Llegué a esta ciudad ayer por la tarde, y decidí quedarme ana segunda noche para poder así disfrutar de ella otro día. Les aseguro que ha sido todo un placer no tener que conducir, ya que, por muy agradable que me parezca esta actividad, al final puede resultar fastidiosa. En cualquier caso, nada me impide disfrutar de este lugar un día más, y si mañana salgo bien temprano, podré estar en Darlington Hall para la hora del té.
Hace ya dos días que me encontré con miss Kenton en el salón de té del Hotel Rose Garden, en Little Compton. Sí, fue allí donde nos encontramos, ya que miss Kenton, para sorpresa mía, se presentó en el hotel. Después del almuerzo dejaba pasar el tiempo -creo que contemplando la lluvia a través de la ventana, sentado a mi mesa, simplemente cuando un empleado del hotel vino a comunicarme que había una dama en la recepción que deseaba verme. Me levanté y me dirigí al vestíbulo, pero no reconocí a nadie. Y en ese momento el recepcionista me dijo desde detrás del mostrador:
– La dama está en el salón de té, señor.
Al cruzar la puerta que me habían indicado, descubrí una sala atestada de sillones que no hacían juego y con unas cuantas mesas repartidas al azar. Miss Kenton, que era la única persona presente, se puso en pie al verme entrar, sonrió y me tendió su mano.
– ¡Mister Stevens, qué alegría volver a verle!
– Encantado, mistress Benn.
La luz que entraba en la habitación era bastante lúgubre a causa de la lluvia, de modo que acercamos dos sillones a uno de los ventanales y allí estuvimos hablando durante cerca de dos horas, rodeados de una luz gris, mientras fuera la lluvia seguía cayendo persistentemente sobre la plaza.
Como es natural, miss Kenton había envejecido un poco, pero, al menos a mi juicio, lo había hecho con mucha elegancia. Conservaba su figura delgada y su porte habitual. También había conservado el gesto de desafío que siempre había caracterizado su modo de erguir la cabeza. Evidentemente, bajo la fría luz que iluminaba su rostro me resultó inevitable apreciar las arrugas que ya habían nacido en él. Sin embargo, en general, la miss Kenton que tenía ante mis ojos no difería apenas de la persona que poblaba mis recuerdos de tantos años. En definitiva, reconozco que, en conjunto, fue un placer para mí volver a verla.

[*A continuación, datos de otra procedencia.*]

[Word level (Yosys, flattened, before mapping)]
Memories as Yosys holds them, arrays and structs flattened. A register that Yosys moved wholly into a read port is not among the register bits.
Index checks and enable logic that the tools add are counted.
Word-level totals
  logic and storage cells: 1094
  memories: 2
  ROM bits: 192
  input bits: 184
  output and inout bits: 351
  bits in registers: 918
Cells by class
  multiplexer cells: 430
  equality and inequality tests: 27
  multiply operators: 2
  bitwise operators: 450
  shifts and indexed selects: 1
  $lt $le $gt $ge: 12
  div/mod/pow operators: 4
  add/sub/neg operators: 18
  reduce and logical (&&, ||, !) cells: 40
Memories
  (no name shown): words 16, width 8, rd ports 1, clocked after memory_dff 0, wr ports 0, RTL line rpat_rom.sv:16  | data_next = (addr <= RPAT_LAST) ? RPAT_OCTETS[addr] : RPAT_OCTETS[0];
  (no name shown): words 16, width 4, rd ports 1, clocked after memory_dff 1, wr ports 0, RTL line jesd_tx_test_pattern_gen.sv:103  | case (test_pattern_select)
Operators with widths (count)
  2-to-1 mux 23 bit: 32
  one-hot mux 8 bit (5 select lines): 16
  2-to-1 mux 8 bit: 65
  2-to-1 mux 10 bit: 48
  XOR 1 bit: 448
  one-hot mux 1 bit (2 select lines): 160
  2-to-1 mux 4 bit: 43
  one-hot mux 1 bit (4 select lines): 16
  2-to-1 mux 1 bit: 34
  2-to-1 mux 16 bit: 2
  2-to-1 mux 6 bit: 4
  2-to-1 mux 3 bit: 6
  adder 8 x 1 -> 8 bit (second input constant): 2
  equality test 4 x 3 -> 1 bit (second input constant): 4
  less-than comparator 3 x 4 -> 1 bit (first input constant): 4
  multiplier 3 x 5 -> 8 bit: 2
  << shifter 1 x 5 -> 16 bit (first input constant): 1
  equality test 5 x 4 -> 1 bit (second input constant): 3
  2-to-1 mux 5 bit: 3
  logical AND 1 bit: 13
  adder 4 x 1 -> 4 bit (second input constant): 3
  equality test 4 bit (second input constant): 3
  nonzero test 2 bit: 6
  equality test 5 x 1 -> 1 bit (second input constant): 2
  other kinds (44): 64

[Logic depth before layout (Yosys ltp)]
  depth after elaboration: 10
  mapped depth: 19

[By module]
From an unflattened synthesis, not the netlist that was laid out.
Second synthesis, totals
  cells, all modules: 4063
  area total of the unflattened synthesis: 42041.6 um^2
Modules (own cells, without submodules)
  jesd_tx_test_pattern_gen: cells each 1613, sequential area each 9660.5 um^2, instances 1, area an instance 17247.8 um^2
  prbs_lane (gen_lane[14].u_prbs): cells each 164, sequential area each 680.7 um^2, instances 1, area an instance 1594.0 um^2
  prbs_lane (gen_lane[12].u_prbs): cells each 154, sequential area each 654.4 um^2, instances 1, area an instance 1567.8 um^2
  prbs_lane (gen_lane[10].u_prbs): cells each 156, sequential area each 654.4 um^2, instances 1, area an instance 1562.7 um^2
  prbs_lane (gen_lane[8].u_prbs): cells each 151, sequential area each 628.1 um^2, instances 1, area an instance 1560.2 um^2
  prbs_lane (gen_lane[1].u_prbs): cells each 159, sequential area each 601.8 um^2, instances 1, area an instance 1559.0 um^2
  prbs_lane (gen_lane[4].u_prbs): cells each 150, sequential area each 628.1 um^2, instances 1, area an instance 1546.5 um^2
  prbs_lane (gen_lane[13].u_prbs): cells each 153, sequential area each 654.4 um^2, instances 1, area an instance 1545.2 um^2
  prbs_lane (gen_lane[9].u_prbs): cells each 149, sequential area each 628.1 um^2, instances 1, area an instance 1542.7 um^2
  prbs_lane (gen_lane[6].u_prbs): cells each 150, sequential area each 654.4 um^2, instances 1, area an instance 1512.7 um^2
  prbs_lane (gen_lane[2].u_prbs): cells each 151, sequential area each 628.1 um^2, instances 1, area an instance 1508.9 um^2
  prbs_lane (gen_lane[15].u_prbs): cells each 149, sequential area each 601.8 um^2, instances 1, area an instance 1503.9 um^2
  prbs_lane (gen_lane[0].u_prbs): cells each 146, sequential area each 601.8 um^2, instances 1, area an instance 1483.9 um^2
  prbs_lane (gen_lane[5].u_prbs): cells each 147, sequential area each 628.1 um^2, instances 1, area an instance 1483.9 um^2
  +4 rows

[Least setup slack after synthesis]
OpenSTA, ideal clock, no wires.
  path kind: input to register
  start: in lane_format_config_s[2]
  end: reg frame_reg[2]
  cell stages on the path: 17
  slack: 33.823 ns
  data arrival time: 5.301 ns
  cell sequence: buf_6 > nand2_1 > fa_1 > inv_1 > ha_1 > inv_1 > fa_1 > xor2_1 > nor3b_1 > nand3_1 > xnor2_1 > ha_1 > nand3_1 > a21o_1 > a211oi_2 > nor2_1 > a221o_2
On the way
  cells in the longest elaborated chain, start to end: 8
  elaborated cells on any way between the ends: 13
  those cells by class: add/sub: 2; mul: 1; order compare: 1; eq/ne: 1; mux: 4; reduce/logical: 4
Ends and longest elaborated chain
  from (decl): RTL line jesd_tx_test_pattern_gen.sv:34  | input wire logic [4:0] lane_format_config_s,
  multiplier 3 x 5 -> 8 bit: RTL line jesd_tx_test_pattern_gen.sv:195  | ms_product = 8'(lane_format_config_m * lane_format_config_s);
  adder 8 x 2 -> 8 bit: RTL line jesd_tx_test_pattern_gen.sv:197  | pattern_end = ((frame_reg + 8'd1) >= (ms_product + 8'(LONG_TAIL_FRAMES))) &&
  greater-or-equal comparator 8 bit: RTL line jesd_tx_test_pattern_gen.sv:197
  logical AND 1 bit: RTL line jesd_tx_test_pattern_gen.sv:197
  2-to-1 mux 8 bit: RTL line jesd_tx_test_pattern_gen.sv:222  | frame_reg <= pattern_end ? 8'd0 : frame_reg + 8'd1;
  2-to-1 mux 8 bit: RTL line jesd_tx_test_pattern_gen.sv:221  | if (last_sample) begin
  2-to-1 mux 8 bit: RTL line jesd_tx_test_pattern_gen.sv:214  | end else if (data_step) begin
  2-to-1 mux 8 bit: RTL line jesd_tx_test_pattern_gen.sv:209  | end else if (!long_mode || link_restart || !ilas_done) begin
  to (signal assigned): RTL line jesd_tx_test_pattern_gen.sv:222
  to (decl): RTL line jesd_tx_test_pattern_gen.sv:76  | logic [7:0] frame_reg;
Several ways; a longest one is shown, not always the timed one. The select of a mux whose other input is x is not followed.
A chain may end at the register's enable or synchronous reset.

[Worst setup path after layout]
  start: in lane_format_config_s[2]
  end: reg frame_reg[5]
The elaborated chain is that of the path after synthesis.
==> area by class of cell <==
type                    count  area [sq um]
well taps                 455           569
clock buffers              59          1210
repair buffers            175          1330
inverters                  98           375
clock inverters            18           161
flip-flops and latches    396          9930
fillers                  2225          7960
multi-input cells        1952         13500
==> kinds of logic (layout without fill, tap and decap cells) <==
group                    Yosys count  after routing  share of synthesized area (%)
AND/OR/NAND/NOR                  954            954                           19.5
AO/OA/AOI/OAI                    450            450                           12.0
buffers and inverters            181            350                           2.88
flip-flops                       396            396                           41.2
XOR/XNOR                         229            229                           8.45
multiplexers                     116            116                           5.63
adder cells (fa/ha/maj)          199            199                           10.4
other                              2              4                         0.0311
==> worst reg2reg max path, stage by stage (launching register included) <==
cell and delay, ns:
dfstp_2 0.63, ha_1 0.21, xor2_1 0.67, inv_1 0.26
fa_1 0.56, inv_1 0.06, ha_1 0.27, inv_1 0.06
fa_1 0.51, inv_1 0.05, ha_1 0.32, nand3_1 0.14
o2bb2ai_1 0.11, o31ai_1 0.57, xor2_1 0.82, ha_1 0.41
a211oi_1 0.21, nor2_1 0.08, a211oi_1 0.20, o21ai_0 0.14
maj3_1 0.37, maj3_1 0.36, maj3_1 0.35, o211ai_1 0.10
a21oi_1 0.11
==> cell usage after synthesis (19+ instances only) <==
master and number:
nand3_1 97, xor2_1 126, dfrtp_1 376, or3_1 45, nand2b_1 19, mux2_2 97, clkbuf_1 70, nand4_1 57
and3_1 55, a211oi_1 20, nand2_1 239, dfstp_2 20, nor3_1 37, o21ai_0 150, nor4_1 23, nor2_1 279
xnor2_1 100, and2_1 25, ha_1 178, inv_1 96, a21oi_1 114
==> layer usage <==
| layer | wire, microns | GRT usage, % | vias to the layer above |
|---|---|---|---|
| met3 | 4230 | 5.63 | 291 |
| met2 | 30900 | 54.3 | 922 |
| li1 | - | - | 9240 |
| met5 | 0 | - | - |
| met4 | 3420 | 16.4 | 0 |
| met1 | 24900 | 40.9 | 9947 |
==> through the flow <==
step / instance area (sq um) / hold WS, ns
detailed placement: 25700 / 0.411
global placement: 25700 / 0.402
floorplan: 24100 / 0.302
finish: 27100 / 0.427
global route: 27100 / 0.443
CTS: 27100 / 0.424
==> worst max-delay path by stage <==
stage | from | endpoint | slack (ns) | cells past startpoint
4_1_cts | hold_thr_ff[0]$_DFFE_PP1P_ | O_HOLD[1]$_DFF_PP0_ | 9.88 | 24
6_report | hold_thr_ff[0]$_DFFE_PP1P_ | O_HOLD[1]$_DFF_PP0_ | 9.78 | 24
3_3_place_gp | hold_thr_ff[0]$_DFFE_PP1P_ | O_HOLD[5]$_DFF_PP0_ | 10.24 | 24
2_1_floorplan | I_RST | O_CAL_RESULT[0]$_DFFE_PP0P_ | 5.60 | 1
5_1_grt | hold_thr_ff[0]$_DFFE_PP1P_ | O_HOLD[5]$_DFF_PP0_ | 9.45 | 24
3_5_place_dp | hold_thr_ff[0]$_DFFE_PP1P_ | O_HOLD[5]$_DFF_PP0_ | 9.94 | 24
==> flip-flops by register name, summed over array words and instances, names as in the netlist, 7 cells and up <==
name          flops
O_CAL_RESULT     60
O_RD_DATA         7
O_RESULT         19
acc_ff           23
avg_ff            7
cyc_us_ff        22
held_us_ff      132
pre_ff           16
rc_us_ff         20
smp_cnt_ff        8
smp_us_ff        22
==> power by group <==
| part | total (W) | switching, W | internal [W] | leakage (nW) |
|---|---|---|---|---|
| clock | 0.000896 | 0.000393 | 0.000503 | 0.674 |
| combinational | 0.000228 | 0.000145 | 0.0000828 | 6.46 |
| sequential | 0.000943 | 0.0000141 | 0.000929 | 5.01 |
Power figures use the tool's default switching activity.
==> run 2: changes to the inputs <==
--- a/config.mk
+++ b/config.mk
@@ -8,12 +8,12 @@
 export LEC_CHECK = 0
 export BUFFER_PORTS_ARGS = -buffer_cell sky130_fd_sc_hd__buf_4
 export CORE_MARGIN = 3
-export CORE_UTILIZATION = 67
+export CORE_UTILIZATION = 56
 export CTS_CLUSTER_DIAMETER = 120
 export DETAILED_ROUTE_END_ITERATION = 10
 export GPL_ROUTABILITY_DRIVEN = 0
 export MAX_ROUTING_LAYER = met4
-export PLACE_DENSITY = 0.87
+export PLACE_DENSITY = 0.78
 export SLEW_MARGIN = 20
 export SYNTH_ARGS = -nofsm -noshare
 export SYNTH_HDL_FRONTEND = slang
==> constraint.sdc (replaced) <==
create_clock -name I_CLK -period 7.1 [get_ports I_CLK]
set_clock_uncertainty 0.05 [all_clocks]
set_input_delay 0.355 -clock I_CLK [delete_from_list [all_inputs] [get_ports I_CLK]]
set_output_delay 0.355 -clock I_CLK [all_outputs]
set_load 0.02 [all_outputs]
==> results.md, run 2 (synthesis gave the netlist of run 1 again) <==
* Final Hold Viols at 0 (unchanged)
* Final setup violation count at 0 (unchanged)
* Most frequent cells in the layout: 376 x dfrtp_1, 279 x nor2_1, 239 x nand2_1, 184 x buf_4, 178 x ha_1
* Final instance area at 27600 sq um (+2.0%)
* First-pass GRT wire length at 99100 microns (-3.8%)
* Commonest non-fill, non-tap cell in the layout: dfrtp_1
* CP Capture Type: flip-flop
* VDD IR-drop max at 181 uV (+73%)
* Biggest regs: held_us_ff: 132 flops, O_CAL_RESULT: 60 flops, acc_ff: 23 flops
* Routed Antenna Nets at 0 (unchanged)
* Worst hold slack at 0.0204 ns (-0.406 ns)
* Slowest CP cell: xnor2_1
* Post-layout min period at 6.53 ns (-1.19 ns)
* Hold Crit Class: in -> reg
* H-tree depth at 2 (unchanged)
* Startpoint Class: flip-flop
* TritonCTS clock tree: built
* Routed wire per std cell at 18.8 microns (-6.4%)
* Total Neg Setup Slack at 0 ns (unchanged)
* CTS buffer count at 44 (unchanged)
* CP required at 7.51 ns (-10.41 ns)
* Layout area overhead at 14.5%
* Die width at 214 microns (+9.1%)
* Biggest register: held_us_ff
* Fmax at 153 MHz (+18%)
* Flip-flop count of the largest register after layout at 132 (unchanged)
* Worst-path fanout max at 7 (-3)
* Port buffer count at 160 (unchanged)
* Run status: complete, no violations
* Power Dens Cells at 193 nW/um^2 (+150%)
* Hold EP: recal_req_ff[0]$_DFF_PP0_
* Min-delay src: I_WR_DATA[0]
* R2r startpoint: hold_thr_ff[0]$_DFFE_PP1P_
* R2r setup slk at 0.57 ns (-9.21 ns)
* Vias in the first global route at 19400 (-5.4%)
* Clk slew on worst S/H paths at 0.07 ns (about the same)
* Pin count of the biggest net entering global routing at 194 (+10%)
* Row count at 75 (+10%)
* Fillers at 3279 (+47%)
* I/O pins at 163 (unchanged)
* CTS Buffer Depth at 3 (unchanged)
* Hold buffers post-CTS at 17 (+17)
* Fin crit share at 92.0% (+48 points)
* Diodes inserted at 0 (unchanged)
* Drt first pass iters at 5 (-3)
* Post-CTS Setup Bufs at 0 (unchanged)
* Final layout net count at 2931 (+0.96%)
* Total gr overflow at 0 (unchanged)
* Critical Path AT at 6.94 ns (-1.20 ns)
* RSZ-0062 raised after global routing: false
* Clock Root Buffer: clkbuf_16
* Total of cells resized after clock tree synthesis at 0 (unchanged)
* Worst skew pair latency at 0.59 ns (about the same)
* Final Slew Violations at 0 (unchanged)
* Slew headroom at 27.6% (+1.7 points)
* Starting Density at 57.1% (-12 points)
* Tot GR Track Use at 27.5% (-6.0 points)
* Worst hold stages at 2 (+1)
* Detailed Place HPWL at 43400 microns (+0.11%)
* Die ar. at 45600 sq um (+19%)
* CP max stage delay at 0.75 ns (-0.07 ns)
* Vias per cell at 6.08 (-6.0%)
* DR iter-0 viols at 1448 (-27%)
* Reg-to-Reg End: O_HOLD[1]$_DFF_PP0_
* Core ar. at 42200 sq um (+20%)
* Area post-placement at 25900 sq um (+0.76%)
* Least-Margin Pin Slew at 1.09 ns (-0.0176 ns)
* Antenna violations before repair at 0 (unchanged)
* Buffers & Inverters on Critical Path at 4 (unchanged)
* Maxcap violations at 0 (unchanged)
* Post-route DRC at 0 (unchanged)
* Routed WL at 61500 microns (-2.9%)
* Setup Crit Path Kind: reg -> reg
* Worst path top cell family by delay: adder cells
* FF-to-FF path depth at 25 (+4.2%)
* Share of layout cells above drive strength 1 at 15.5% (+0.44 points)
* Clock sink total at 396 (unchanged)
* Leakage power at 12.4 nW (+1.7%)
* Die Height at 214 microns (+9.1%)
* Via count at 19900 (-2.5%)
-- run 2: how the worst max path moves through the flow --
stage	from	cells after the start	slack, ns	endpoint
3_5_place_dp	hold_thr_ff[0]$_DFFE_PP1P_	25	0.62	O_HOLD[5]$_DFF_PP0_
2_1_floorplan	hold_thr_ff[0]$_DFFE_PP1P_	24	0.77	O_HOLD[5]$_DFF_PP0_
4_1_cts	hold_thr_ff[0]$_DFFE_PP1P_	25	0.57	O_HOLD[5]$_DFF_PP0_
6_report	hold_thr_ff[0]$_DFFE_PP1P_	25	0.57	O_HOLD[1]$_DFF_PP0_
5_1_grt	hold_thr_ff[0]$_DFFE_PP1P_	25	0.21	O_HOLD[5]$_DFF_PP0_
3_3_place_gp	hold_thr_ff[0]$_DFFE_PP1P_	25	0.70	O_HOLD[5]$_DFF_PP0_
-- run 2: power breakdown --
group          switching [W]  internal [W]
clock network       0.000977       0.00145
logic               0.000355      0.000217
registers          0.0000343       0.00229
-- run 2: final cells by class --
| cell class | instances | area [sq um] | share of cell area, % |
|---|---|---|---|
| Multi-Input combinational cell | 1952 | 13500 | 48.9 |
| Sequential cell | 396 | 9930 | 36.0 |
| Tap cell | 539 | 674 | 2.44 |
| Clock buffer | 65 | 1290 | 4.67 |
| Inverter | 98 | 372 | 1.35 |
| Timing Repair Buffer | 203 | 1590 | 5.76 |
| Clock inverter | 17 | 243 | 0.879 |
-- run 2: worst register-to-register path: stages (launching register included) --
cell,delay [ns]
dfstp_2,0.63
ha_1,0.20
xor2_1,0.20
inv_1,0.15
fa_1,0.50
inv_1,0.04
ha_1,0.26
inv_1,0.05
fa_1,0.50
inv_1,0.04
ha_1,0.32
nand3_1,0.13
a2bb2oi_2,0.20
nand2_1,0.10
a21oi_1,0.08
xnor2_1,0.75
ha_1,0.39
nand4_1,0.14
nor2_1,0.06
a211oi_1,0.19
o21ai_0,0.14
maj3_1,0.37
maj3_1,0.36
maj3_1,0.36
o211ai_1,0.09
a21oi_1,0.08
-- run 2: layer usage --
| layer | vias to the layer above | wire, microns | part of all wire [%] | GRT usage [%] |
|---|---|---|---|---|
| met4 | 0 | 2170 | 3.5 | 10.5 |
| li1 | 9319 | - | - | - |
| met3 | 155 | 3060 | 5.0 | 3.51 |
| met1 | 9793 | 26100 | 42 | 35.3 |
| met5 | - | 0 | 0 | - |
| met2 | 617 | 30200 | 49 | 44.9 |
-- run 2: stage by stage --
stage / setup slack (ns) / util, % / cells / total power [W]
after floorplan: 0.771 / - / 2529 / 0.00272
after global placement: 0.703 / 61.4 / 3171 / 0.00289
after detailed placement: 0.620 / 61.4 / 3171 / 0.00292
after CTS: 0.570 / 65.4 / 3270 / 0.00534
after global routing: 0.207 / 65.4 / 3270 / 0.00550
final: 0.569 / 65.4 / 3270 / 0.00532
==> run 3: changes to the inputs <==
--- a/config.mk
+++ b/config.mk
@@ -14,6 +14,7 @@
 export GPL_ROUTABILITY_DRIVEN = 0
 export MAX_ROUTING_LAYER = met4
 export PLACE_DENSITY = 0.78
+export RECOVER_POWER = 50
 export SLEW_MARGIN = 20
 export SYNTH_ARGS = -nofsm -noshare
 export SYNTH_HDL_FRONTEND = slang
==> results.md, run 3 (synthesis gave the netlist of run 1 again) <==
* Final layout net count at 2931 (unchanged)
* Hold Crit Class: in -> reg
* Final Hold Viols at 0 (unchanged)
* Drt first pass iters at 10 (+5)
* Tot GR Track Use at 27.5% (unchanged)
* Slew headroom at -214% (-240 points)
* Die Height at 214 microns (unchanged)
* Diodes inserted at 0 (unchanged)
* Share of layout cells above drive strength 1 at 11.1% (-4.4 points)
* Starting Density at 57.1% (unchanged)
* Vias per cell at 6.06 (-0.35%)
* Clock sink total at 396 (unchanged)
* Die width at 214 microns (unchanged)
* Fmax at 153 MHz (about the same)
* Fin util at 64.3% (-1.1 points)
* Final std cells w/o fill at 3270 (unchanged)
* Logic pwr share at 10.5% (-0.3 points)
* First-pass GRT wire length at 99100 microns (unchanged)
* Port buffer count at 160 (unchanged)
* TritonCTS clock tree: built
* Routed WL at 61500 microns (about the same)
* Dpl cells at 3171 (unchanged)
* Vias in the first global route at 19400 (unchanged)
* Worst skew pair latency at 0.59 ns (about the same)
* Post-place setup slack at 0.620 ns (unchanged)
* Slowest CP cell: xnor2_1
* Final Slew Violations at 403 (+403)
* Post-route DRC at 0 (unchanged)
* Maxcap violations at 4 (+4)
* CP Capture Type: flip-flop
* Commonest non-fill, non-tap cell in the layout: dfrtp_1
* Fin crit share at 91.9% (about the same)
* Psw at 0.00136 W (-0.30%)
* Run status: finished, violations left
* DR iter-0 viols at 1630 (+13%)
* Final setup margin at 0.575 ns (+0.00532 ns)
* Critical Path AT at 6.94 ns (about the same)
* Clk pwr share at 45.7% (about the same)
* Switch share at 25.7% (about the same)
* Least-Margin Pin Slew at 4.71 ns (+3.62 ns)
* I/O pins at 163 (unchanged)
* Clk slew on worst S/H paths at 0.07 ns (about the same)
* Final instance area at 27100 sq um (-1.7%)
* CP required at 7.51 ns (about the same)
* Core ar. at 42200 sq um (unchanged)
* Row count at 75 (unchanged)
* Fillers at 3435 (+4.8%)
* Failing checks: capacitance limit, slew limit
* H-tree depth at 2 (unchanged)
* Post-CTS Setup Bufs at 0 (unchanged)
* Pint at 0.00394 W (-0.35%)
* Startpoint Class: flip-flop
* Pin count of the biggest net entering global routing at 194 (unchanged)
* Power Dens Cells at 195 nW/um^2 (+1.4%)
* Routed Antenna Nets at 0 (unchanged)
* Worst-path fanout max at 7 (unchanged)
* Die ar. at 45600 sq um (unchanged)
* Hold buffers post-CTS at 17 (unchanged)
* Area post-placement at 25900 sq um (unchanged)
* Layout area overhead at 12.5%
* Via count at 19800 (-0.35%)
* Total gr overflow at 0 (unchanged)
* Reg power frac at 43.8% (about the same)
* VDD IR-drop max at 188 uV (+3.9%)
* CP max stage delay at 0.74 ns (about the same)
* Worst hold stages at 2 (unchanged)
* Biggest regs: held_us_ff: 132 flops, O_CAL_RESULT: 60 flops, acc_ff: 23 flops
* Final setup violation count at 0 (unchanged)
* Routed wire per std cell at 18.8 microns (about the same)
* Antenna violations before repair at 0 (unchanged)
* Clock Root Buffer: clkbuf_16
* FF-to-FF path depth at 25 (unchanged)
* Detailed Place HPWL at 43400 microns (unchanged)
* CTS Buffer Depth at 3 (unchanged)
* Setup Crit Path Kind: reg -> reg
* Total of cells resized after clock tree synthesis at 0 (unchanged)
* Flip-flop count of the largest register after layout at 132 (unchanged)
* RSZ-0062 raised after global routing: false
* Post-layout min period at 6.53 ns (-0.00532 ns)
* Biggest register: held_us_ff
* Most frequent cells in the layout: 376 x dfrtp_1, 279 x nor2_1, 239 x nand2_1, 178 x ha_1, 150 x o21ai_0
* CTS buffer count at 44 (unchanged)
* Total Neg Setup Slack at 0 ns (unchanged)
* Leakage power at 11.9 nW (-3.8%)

Durante los primeros veinte minutos, aproximadamente, sólo intercambiamos la clase de comentarios que podrían constituir la conversación de dos desconocidos cualesquiera. Quiso saber cortésmente cómo había transcurrido mi viaje, si estaba disfrutando de mis vacaciones, qué ciudades y parajes había visitado, y cosas así. Mientras hablábamos, debo decir que me pareció percibir otros cambios más sutiles que se habían operado en ella con los años. Por ejemplo, me pareció que se mostraba más serena . Quizá sólo era la tranquilidad que dan los años, y, durante un buen rato, procuré entenderlo así. No obstante, la impresión que verdaderamente me causaba era que, más que tranquilidad, se trataba de un sentimiento de hastío ante la vida. La chispa que había hecho de ella una persona vivaz y, algunas veces, veleidosa, se había apagado. De hecho, a ratos, en los momentos en que permanecía callada o mantenía su rostro inmóvil, me parecía vislumbrar cierta tristeza en sus ojos, aunque repito una vez más que quizá sólo se trate de impresiones falsas.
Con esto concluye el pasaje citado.